Dick SwaabNeuroscience Symposium
The Neuroscience Symposia are organized weekly by the Netherlands Institute for Neuroscience. The presentations are given by researchers from the institute or by guest speakers. The title and content of the symposium is usually made known in the week prior to the presentation.
Colloquium room – Netherlands Institute for Neuroscience
Ling Shan PhD, group Swaab
4:00 pm – Histamine-4 receptor antagonist inhibits pro-inflammatory microglia and prevents the progression of Parkinson-like pathology: a new therapeutic strategy
4:45 pm – Discussion and drinks
Activation of microglia is presumed to play a key role in the pathogenesis of Parkinson’s disease (PD). The activity of microglia is regulated by the histamine-4 receptor (H4R), thus providing a novel target that may prevent the progression of PD. However, this putative mechanism has so far not been validated. In our previous study, we found that mRNA expression of H4R was upregulated in the basal ganglia of PD patients. In the current study, upregulation of H4RmRNA, stands out by robustness and consistency in an independent genome-wide RNA sequencing study of basal ganglia of PD post-mortem brains. We validated this possible echanism using the rotenone-induced PD rat model, in which mRNA expression levels of H4R-, and microglial markers were significantly increased in the substantia nigra pars compacta (SNpc). Inhibition of H4R in rotenone-induced PD rat model by infusion of the specific H4R antagonist JNJ7777120 into the lateral ventricle resulted in blockade of microglial activation. In addition, pharmacological targeting of H4R in rotenone-lesioned rats resulted in reduced apomorphine-induced rotational behaviour and prevention of dopaminergic neuron degeneration and associated decreases in striatal dopamine levels. These changes were accompanied by a reduction of Lewy body-like neuropathology in both SNpc and striatum.
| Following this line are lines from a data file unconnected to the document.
**src/rtl/memory_stage_pkg.sv**
```systemverilog
`default_nettype none
//==============================================================================
// Package     : memory_stage_pkg
// Description : Shared types for the M stage: data-bus request/response,
//               access size and strobe types, pipeline register payloads
//               and the op encoding, plus small op-classification helpers.
// Revision    : 1.0 - initial release
//==============================================================================
package memory_stage_pkg;

   typedef logic [63:0] word_t;
   typedef logic [63:0] addr_t;
   typedef logic [4:0]  creg_addr_t;
   typedef logic [7:0]  strobe_t;

   // Bus access size, one encoding per power-of-two byte count
   typedef enum logic [2:0] {
      MSIZE1 = 3'd0,
      MSIZE2 = 3'd1,
      MSIZE4 = 3'd2,
      MSIZE8 = 3'd3
   } msize_t;

   typedef struct packed {
      logic    valid;
      addr_t   addr;
      msize_t  size;
      strobe_t strobe;
      word_t   data;
   } dbus_req_t;

   typedef struct packed {
      logic  addr_ok;
      logic  data_ok;
      word_t data;
   } dbus_resp_t;

   // Decoded operation; only the memory ops matter to this stage
   typedef enum logic [4:0] {
      NOP = 5'd0,
      ADD = 5'd1,
      SUB = 5'd2,
      SLL = 5'd3,
      LUI = 5'd4,
      JAL = 5'd5,
      LB  = 5'd6,
      LH  = 5'd7,
      LW  = 5'd8,
      LD  = 5'd9,
      LBU = 5'd10,
      LHU = 5'd11,
      LWU = 5'd12,
      SB  = 5'd13,
      SH  = 5'd14,
      SW  = 5'd15,
      SD  = 5'd16
   } op_t;

   typedef struct packed {
      op_t  op;
      logic regWrite;
   } control_t;

   typedef struct packed {
      addr_t      pc;
      control_t   ctl;
      creg_addr_t dst;
      word_t      result;
      addr_t      memory_address;
      logic       is_bubble;
   } execute_data_t;

   typedef struct packed {
      addr_t      pc;
      control_t   ctl;
      creg_addr_t dst;
      word_t      result;
      logic       is_bubble;
   } memory_data_t;

   function automatic logic isStore(input op_t op);
      return (op == SB) || (op == SH) || (op == SW) || (op == SD);
   endfunction

   function automatic logic isMemOp(input op_t op);
      return isStore(op) || (op == LB) || (op == LH) || (op == LW) ||
             (op == LD) || (op == LBU) || (op == LHU) || (op == LWU);
   endfunction

endpackage
`default_nettype wire

```
**src/rtl/memory_stage_if.sv**
```systemverilog
`default_nettype none
//==============================================================================
// Interface   : memory_stage_if
// Description : Data-bus request/response pair. The pipeline stage is the
//               master; the memory system is the slave.
// Revision    : 1.0 - initial release
//==============================================================================
interface memory_stage_if;
   import memory_stage_pkg::*;

   dbus_req_t  dreq;
   dbus_resp_t dresp;

   modport master (output dreq, input dresp);
   modport slave  (input dreq, output dresp);

endinterface
`default_nettype wire

```
**src/rtl/mem_align.sv**
```systemverilog
`default_nettype none
//==============================================================================
// Module      : mem_align
// Description : Combinational lane alignment for the M stage. Derives bus
//               size and byte strobe, shifts store data into its lanes and
//               shifts/extends returned load data down to bit 0.
// Revision    : 1.0 - initial release
//==============================================================================
module mem_align
   import memory_stage_pkg::*;
(
   input  op_t        i_op,
   input  logic [2:0] i_addrLow,
   input  word_t      i_storeData,
   input  word_t      i_respData,
   output msize_t     o_size,
   output strobe_t    o_strobe,
   output word_t      o_writeData,
   output word_t      o_loadData
);

   localparam strobe_t c_STRB_B = 8'h01;
   localparam strobe_t c_STRB_H = 8'h03;
   localparam strobe_t c_STRB_W = 8'h0F;
   localparam strobe_t c_STRB_D = 8'hFF;

   logic [5:0] w_shift;
   word_t      w_raw;

   // Byte offset within the doubleword expressed as a bit shift
   assign w_shift     = {i_addrLow, 3'b000};
   assign o_writeData = i_storeData << w_shift;
   assign w_raw       = i_respData >> w_shift;

   // Access size and strobe; loads leave the strobe clear
   always_comb begin
      o_size   = MSIZE1;
      o_strobe = '0;
      case (i_op)
         LB, LBU: o_size = MSIZE1;
         LH, LHU: o_size = MSIZE2;
         LW, LWU: o_size = MSIZE4;
         LD:      o_size = MSIZE8;
         SB: begin
            o_size   = MSIZE1;
            o_strobe = c_STRB_B << i_addrLow;
         end
         SH: begin
            o_size   = MSIZE2;
            o_strobe = c_STRB_H << i_addrLow;
         end
         SW: begin
            o_size   = MSIZE4;
            o_strobe = c_STRB_W << i_addrLow;
         end
         SD: begin
            o_size   = MSIZE8;
            o_strobe = c_STRB_D << i_addrLow;
         end
         default: ;
      endcase
   end

   // Truncate aligned load data to the access size and extend to 64 bits
   always_comb begin
      o_loadData = '0;
      case (i_op)
         LB:  o_loadData = {{56{w_raw[7]}},  w_raw[7:0]};
         LH:  o_loadData = {{48{w_raw[15]}}, w_raw[15:0]};
         LW:  o_loadData = {{32{w_raw[31]}}, w_raw[31:0]};
         LD:  o_loadData = w_raw;
         LBU: o_loadData = {56'd0, w_raw[7:0]};
         LHU: o_loadData = {48'd0, w_raw[15:0]};
         LWU: o_loadData = {32'd0, w_raw[31:0]};
         default: ;
      endcase
   end

endmodule
`default_nettype wire

```
**src/rtl/memory_stage.sv**
```systemverilog
`default_nettype none
//==============================================================================
// Module      : memory_stage
// Description : RV64 pipeline M stage. Issues loads/stores on the data bus,
//               stalls while an access is outstanding, captures the aligned
//               and extended load data and hands the result to writeback.
//               Non-memory ops and bubbles pass straight through.
// Revision    : 1.0 - initial release
//==============================================================================
module memory_stage
   import memory_stage_pkg::*;
(
   input  logic          clk,
   input  logic          reset,
   input  execute_data_t dataE,
   input  logic          stall_in,
   output logic          stall_out,
   memory_stage_if.master dbus,
   output memory_data_t  dataM
);

   typedef enum logic [1:0] {
      S_IDLE = 2'd0,
      S_BUSY = 2'd1,
      S_DONE = 2'd2
   } state_t;

   state_t  r_state;
   word_t   r_capture;

   logic    w_isMem;
   logic    w_isStore;
   logic    w_reqValid;
   msize_t  w_size;
   strobe_t w_strobe;
   word_t   w_writeData;
   word_t   w_loadData;
   word_t   w_extData;
   logic    w_unusedAddrOk;

   // Completion is signalled by data_ok alone; addr_ok carries no meaning here
   assign w_unusedAddrOk = dbus.dresp.addr_ok;

   assign w_isMem   = !dataE.is_bubble && isMemOp(dataE.ctl.op);
   assign w_isStore = isStore(dataE.ctl.op);
   assign w_extData = w_isStore ? '0 : w_loadData;

   mem_align u_align (
      .i_op        (dataE.ctl.op),
      .i_addrLow   (dataE.memory_address[2:0]),
      .i_storeData (dataE.result),
      .i_respData  (dbus.dresp.data),
      .o_size      (w_size),
      .o_strobe    (w_strobe),
      .o_writeData (w_writeData),
      .o_loadData  (w_loadData)
   );

   // Access sequencing: issue, wait for data_ok, hold result until M/W advances
   always_ff @(posedge clk) begin
      if (reset) begin
         r_state   <= S_IDLE;
         r_capture <= '0;
      end else begin
         case (r_state)
            S_IDLE: begin
               if (w_isMem) begin
                  if (dbus.dresp.data_ok) begin
                     r_capture <= w_extData;
                     r_state   <= S_DONE;
                  end else begin
                     r_state   <= S_BUSY;
                  end
               end
            end
            S_BUSY: begin
               if (dbus.dresp.data_ok) begin
                  r_capture <= w_extData;
                  r_state   <= S_DONE;
               end
            end
            S_DONE: begin
               if (!stall_in) begin
                  r_state <= S_IDLE;
               end
            end
            default: r_state <= S_IDLE;
         endcase
      end
   end

   // Request valid and stall share one source; neither looks at the response
   always_comb begin
      w_reqValid = 1'b0;
      if (!reset) begin
         case (r_state)
            S_IDLE:  w_reqValid = w_isMem;
            S_BUSY:  w_reqValid = 1'b1;
            default: w_reqValid = 1'b0;
         endcase
      end
      stall_out = w_reqValid;
   end

   // Bus request; fields come straight from the held dataE so they stay stable
   always_comb begin
      dbus.dreq = '0;
      if (w_reqValid) begin
         dbus.dreq.valid  = 1'b1;
         dbus.dreq.addr   = dataE.memory_address;
         dbus.dreq.size   = w_size;
         dbus.dreq.strobe = w_strobe;
         dbus.dreq.data   = w_writeData;
      end
   end

   // Writeback payload; a stalled memory op is presented as a bubble
   always_comb begin
      dataM           = '0;
      dataM.is_bubble = 1'b1;
      if (!reset) begin
         dataM.pc        = dataE.pc;
         dataM.ctl       = dataE.ctl;
         dataM.dst       = dataE.dst;
         dataM.result    = (r_state == S_DONE) ? r_capture : dataE.result;
         dataM.is_bubble = dataE.is_bubble | stall_out;
      end
   end

endmodule
`default_nettype wire
```
**src/flat_wrapper.sv**
```systemverilog
// flat-port wrapper written by rule: the top's interface ports become plain ports
module memory_stage_flat import memory_stage_pkg::*;
  (clk, reset, dataE, stall_in, stall_out, dataM, dbus_dreq, dbus_dresp);
  memory_stage_if dbus_i ();
  input  logic clk;
  input  logic reset;
  input  execute_data_t dataE;
  input  logic stall_in;
  output logic stall_out;
  output memory_data_t dataM;
  output wire logic [$bits(dbus_i.dreq)-1:0] dbus_dreq;
  input wire logic [$bits(dbus_i.dresp)-1:0] dbus_dresp;
  assign dbus_dreq = dbus_i.dreq;
  assign dbus_i.dresp = dbus_dresp;
  memory_stage u_core (.clk(clk), .reset(reset), .dataE(dataE), .stall_in(stall_in), .stall_out(stall_out), .dbus(dbus_i), .dataM(dataM));
endmodule
```
==> src/rtl/cpu_pkg.sv <==
// Shared encodings for the multicycle CPU control path: FSM states, opcode classes,
// ALU function codes, write-back sources and the registered control word.
package cpu_pkg;

  typedef enum logic [3:0] {
    StReset     = 4'd0,
    StFetch     = 4'd1,
    StFetchWait = 4'd2,
    StDecode    = 4'd3,
    StExecute   = 4'd4,
    StWriteback = 4'd5,
    StMemAddr   = 4'd6,
    StMemWait   = 4'd7,
    StMemDone   = 4'd8,
    StHalt      = 4'd9
  } state_t;

  // Opcode classes: opcode[6] = 0 is data-processing, otherwise opcode[6:5] selects.
  localparam logic [6:0] OpNop       = 7'b0000000;
  localparam logic [6:0] OpHlt       = 7'b0000001;
  localparam logic [1:0] ClassMem    = 2'b10;
  localparam logic [1:0] ClassBranch = 2'b11;
  localparam logic [2:0] FuncCmp     = 3'b010;

  localparam logic [2:0] AluAdd = 3'd0;
  localparam logic [2:0] AluSub = 3'd1;
  localparam logic [2:0] AluAnd = 3'd2;
  localparam logic [2:0] AluOrr = 3'd3;
  localparam logic [2:0] AluXor = 3'd7;

  localparam logic [1:0] WbAlu = 2'b00;
  localparam logic [1:0] WbRam = 2'b01;
  localparam logic [1:0] WbPc  = 2'b10;

  typedef struct packed {
    logic       waiting;
    logic       sel_a;
    logic       sel_b;
    logic       sel_shift;
    logic       en_a;
    logic       en_b;
    logic       en_s;
    logic       en_c;
    logic [1:0] wb_sel;
    logic       w_en;
    logic       load_ir;
    logic       load_pc;
    logic       sel_pc;
    logic       load_addr;
    logic       sel_addr;
    logic       ram_w_en;
  } ctrl_t;

  function automatic logic [2:0] alu_decode(input logic [2:0] func);
    logic [2:0] op;
    case (func)
      3'b000:  op = AluAdd;
      3'b001:  op = AluSub;
      3'b010:  op = AluSub;
      3'b011:  op = AluAnd;
      3'b100:  op = AluOrr;
      3'b101:  op = AluXor;
      default: op = AluAdd;
    endcase
    return op;
  endfunction

endpackage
Moreover, other neurotransmitters including γ-aminobutyric acid, glutamine, serotonin and the main metabolite of serotonin 5-hydroxyindoleactic acid were relatively stable under the H4R antagonist JNJN7777120 treatment.
Our results provide first proof of the efficacy of an H4R antagonist in a commonly used PD rat model, and proposes the H4R as a promising target to clinically tackle microglial activation and thereby the progression of PD.